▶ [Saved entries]
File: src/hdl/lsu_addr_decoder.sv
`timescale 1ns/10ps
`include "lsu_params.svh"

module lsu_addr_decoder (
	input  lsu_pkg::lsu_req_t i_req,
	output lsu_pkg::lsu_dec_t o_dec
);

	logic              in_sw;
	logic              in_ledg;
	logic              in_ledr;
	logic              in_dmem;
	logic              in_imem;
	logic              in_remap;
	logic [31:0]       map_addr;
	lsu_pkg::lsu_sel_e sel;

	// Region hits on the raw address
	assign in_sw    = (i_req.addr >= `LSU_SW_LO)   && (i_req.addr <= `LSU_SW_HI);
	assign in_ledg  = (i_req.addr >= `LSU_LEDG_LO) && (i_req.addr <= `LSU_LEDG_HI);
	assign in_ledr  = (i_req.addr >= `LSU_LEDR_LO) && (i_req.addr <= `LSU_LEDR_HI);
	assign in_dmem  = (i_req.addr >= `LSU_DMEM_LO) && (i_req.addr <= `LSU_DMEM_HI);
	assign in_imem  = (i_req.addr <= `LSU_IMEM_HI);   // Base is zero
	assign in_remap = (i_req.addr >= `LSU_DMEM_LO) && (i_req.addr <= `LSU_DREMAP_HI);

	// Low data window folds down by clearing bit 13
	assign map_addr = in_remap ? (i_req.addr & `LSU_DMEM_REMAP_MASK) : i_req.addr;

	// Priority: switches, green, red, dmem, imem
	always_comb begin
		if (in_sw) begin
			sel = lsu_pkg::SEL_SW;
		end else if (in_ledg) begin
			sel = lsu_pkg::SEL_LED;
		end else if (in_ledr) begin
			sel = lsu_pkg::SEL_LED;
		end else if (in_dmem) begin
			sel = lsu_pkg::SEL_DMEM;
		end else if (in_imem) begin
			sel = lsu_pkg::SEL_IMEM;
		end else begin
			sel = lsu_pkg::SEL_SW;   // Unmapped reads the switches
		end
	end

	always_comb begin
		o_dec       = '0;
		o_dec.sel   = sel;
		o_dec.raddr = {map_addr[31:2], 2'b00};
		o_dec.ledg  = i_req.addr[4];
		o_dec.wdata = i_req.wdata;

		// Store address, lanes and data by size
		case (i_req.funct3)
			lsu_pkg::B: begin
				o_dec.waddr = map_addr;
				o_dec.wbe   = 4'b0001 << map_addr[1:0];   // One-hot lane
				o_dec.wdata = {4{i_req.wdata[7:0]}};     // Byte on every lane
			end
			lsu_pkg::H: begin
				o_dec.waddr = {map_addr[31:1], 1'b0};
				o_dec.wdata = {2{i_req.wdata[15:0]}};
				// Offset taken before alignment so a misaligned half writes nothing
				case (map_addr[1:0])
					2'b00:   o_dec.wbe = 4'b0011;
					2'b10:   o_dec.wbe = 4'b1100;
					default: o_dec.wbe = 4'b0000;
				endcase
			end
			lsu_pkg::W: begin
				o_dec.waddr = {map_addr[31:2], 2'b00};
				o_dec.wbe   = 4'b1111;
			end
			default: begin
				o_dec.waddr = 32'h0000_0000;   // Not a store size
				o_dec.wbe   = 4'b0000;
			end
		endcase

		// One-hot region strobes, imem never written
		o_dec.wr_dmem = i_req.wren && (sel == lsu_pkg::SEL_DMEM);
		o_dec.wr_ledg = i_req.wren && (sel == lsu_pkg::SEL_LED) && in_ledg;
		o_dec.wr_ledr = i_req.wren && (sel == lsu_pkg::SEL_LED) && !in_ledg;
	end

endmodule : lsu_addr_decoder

* * *

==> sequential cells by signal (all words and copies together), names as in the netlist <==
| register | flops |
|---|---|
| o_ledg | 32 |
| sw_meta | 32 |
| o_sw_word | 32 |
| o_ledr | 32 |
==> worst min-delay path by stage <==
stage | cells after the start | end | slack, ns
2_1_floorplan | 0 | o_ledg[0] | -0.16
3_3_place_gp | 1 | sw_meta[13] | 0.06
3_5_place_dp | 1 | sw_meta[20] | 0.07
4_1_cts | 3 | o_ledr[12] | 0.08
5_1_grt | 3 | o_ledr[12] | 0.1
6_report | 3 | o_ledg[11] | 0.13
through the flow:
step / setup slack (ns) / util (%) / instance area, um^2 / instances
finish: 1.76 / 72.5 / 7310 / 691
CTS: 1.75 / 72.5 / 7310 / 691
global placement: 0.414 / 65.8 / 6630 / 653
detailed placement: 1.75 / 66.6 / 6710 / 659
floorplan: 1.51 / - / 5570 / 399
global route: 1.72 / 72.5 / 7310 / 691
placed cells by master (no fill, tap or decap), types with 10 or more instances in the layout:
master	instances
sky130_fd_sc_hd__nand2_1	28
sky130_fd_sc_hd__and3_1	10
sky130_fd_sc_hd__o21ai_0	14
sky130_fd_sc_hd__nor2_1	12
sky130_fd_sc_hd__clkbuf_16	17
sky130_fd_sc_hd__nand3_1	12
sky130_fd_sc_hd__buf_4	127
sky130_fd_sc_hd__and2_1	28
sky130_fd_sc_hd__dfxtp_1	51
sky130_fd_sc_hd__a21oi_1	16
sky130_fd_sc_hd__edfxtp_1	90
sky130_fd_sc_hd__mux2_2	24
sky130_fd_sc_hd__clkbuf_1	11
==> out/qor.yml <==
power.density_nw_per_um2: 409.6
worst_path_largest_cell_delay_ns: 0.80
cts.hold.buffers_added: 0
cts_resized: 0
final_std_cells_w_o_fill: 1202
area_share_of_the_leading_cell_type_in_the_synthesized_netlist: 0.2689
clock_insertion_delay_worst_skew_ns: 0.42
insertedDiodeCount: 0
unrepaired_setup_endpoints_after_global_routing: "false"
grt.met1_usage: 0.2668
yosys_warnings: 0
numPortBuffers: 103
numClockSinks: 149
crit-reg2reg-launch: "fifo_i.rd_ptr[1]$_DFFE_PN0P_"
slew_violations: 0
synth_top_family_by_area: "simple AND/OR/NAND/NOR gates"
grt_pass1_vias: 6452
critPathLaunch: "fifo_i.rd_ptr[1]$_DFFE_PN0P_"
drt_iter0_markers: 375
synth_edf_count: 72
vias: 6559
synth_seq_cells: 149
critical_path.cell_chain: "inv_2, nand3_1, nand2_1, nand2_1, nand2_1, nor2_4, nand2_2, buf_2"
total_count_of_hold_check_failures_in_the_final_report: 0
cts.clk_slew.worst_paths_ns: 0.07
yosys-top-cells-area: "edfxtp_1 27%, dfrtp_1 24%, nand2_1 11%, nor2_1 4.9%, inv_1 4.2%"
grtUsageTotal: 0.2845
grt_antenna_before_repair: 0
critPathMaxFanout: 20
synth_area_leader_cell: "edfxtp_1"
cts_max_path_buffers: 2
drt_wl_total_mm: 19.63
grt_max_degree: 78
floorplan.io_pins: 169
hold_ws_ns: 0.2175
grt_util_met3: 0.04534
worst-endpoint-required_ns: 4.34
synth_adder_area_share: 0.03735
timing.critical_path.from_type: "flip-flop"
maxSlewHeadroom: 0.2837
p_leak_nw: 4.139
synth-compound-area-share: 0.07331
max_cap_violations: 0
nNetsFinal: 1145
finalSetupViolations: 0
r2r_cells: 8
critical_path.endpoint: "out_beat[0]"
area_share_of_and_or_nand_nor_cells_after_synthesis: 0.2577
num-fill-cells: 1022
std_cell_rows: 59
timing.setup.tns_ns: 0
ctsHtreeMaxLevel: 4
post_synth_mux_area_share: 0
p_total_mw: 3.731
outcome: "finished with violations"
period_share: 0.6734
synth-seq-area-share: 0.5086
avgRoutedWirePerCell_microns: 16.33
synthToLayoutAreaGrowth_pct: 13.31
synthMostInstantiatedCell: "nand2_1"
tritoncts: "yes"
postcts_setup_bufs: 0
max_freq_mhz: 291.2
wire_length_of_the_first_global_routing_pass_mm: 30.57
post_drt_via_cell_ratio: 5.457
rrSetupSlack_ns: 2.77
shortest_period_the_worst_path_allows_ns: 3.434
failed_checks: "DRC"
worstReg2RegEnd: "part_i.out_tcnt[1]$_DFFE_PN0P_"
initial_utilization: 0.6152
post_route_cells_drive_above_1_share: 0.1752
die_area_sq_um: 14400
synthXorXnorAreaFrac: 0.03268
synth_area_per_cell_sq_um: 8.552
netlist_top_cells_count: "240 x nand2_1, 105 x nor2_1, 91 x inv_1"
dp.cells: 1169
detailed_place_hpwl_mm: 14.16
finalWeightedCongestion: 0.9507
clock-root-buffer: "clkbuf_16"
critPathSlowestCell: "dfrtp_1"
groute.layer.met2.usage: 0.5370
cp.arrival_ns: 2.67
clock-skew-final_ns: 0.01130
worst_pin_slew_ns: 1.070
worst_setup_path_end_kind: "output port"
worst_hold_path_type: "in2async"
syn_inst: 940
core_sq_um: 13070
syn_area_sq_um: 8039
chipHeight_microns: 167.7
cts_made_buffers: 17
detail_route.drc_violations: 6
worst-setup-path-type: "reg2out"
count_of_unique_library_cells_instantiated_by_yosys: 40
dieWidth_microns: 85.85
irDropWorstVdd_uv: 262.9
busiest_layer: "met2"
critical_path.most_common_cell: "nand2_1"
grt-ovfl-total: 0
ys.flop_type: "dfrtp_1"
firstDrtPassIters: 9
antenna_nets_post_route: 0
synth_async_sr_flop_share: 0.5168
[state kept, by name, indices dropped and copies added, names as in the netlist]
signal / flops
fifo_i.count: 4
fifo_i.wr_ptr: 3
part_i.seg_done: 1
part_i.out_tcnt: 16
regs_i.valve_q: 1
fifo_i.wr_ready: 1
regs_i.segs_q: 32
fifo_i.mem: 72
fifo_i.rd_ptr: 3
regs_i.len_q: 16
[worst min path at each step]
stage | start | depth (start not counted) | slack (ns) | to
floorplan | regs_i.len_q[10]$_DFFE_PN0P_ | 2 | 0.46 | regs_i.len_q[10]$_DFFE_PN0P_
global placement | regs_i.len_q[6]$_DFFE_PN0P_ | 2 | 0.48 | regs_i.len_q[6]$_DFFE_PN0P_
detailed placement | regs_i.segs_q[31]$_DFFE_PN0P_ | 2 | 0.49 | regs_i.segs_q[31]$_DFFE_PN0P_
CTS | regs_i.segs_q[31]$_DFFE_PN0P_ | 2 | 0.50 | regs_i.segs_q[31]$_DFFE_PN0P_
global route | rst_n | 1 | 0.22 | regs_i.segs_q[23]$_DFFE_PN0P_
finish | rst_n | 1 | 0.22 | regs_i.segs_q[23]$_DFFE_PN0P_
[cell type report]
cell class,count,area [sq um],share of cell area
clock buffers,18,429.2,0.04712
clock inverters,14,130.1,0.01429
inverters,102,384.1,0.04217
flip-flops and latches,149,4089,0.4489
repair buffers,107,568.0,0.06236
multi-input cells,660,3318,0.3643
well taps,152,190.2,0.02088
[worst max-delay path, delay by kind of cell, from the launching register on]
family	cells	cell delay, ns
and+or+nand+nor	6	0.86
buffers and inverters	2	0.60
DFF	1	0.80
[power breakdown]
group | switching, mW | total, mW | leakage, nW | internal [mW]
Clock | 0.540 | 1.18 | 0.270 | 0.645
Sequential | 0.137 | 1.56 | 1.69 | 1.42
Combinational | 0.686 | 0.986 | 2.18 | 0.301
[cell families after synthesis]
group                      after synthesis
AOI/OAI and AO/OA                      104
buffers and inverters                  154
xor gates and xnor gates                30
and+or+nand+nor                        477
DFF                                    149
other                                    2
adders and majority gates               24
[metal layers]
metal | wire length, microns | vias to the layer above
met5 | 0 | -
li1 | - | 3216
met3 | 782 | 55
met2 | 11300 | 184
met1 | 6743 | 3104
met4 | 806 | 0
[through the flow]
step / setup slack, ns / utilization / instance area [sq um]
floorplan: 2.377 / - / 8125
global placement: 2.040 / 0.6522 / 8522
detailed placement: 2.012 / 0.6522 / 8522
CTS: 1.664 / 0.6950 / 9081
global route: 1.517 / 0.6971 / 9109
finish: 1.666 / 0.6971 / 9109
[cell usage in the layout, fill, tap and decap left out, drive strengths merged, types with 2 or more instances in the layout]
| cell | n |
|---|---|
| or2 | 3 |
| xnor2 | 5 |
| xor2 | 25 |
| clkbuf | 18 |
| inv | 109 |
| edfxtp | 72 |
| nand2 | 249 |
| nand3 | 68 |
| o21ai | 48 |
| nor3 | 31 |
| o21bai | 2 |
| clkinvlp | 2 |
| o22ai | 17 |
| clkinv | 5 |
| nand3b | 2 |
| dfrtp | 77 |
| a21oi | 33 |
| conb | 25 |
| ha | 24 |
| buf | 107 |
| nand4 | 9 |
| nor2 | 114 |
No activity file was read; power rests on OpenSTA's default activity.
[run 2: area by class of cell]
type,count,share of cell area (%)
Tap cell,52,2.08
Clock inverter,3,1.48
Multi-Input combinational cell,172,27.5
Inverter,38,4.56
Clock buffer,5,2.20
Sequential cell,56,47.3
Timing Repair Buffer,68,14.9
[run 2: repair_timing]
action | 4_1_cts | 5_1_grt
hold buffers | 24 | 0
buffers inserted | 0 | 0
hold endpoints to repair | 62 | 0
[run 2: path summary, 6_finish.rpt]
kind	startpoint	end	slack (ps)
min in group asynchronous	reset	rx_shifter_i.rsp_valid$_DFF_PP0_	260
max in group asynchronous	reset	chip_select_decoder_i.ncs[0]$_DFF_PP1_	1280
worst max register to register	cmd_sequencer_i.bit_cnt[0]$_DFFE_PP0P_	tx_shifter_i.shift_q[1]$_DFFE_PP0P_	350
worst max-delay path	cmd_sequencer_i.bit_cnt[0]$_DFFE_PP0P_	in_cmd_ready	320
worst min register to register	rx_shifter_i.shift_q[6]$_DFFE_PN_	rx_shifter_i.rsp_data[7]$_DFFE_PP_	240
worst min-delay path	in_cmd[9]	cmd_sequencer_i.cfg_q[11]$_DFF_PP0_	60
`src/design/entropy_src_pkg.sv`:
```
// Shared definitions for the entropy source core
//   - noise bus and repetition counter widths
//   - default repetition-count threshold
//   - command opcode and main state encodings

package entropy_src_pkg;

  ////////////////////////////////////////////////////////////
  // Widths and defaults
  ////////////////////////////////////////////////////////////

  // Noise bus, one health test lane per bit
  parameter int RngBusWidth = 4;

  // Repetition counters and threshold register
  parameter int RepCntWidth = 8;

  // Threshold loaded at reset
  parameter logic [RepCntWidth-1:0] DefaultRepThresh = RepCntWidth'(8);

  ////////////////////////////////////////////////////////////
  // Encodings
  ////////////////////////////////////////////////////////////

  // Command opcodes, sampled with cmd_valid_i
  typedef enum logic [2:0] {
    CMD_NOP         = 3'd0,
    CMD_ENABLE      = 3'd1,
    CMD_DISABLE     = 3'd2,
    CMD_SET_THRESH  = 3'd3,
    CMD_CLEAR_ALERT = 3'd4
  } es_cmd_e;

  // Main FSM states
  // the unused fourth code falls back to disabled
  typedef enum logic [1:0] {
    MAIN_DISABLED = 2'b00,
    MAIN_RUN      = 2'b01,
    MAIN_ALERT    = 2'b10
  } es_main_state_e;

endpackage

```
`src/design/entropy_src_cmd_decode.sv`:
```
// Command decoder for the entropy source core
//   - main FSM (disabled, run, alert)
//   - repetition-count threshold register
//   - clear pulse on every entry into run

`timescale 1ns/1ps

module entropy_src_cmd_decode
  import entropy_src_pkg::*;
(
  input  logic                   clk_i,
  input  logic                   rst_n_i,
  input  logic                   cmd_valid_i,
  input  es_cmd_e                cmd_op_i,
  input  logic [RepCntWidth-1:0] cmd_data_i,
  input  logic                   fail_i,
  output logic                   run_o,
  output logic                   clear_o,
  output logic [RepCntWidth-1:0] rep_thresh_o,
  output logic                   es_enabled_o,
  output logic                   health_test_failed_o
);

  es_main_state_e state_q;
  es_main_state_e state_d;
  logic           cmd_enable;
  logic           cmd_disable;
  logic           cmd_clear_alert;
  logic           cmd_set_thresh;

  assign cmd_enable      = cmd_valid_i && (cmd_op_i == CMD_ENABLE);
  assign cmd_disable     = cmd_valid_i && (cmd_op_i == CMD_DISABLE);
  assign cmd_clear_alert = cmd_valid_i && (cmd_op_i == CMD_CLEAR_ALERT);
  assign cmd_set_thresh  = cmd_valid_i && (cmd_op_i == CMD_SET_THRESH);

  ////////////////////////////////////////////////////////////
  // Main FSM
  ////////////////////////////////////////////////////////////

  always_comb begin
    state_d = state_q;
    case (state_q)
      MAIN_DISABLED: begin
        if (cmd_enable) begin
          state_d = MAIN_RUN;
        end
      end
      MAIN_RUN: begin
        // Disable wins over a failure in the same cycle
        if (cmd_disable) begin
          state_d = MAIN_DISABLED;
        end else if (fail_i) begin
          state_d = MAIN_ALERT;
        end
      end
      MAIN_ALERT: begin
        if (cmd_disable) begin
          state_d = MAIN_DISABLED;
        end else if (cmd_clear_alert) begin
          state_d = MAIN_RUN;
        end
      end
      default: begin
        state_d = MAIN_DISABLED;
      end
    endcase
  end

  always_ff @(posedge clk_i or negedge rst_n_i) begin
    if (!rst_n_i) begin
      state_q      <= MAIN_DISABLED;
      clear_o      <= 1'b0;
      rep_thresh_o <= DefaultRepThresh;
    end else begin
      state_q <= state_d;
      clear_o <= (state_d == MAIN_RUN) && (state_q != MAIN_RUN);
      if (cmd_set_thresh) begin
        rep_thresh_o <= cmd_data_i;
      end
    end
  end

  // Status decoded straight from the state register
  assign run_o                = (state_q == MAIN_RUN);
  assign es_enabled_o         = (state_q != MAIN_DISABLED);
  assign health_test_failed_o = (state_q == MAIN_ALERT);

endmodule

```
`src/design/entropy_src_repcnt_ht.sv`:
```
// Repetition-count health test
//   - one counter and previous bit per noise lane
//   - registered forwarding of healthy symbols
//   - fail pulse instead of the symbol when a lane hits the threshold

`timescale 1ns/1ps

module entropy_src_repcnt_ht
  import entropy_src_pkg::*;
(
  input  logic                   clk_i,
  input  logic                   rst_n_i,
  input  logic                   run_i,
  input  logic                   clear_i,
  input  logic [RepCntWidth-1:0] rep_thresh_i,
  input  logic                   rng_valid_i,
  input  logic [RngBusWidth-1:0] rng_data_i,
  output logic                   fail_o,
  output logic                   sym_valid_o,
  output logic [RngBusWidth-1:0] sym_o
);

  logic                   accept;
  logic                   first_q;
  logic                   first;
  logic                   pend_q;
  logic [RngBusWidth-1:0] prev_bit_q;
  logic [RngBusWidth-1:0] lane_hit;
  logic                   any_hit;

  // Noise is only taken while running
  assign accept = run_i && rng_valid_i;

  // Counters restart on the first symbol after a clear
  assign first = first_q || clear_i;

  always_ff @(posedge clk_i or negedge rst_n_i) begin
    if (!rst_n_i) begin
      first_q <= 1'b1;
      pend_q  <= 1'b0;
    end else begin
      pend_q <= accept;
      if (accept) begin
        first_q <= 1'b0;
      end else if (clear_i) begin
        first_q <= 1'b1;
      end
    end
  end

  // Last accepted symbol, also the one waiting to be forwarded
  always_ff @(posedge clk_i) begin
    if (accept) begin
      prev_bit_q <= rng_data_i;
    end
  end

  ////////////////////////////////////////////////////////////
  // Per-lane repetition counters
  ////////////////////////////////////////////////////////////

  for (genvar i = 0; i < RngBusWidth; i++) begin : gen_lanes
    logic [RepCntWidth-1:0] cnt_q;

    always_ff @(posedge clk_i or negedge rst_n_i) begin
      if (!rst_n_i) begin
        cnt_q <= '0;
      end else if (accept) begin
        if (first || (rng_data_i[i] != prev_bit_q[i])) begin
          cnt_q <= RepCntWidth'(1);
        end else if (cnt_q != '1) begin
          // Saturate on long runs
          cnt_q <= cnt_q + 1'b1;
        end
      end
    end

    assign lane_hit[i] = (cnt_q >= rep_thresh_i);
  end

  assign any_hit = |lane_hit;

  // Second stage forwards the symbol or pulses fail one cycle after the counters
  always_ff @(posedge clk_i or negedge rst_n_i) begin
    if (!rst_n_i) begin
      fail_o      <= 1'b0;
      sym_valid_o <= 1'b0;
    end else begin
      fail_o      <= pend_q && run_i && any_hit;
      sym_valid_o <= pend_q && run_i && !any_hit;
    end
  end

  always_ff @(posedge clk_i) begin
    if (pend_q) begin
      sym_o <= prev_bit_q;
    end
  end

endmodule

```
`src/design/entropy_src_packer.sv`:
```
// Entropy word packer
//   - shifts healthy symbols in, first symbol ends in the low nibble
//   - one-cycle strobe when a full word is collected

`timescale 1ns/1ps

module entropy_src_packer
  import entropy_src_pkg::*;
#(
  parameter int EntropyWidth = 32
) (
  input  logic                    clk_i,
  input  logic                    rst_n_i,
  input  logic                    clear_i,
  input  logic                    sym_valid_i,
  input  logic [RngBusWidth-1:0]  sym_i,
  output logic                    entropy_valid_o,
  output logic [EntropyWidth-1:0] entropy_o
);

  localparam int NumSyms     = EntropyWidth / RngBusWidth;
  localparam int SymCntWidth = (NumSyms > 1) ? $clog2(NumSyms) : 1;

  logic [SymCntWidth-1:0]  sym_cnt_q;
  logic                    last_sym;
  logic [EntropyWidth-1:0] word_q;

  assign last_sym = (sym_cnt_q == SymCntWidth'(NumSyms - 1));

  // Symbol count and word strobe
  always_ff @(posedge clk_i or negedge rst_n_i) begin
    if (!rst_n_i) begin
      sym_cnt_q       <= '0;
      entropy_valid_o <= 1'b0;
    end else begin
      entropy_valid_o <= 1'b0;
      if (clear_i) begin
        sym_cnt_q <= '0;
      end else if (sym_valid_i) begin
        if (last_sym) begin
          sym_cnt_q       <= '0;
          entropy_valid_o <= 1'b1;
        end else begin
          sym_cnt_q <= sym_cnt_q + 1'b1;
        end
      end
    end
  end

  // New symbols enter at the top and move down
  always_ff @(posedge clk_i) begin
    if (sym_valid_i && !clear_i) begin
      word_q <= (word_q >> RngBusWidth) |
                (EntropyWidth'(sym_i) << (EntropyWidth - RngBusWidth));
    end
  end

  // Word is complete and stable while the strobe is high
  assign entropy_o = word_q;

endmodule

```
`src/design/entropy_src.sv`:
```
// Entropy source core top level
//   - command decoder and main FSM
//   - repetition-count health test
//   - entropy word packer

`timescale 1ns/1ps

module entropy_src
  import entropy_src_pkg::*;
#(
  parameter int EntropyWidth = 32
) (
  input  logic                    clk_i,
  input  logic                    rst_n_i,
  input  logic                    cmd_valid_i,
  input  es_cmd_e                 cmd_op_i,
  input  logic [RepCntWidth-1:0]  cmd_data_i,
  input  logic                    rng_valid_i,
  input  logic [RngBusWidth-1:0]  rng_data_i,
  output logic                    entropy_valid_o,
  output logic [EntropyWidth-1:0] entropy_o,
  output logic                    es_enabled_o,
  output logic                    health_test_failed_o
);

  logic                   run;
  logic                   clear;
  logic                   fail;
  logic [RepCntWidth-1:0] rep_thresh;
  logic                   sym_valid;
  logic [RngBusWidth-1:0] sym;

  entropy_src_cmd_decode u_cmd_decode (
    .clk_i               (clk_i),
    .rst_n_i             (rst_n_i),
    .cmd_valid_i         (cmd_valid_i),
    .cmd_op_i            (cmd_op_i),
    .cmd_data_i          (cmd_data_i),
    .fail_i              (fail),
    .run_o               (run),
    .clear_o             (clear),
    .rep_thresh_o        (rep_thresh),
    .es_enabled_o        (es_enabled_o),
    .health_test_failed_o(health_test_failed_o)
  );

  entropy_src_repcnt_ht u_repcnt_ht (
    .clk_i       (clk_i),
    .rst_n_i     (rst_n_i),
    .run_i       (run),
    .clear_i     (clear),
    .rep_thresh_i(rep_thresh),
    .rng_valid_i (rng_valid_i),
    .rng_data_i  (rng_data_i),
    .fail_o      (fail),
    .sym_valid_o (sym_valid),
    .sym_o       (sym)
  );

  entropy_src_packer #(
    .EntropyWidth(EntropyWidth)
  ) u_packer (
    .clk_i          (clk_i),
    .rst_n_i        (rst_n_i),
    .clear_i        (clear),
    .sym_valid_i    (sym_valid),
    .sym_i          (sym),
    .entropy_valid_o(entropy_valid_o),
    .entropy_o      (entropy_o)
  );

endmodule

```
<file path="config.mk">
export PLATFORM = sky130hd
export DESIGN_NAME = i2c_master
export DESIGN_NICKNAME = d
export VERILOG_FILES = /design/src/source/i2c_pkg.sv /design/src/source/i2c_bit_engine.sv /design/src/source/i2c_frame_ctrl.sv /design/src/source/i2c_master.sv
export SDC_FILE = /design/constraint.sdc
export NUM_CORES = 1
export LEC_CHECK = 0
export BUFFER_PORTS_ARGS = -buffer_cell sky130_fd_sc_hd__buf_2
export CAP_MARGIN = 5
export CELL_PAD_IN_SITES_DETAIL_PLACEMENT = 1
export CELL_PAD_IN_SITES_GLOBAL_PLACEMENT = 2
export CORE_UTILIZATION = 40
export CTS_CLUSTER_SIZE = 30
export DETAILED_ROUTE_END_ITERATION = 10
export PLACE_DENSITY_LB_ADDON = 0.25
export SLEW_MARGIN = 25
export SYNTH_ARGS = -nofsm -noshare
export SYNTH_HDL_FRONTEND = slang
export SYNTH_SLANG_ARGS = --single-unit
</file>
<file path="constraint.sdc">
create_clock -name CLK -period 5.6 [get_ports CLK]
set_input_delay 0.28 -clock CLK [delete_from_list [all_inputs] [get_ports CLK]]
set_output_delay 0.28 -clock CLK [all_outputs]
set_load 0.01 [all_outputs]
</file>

▶ [What the task requires] Beginning at the line with "sequential cells by" and stopping after the line with "2_1_floorplan | 0 | o_ledg[0] | -0.16", please write out every line of the data above exactly and nothing else.

▶ [Output below]
==> sequential cells by signal (all words and copies together), names as in the netlist <==
| register | flops |
|---|---|
| o_ledg | 32 |
| sw_meta | 32 |
| o_sw_word | 32 |
| o_ledr | 32 |
==> worst min-delay path by stage <==
stage | cells after the start | end | slack, ns
2_1_floorplan | 0 | o_ledg[0] | -0.16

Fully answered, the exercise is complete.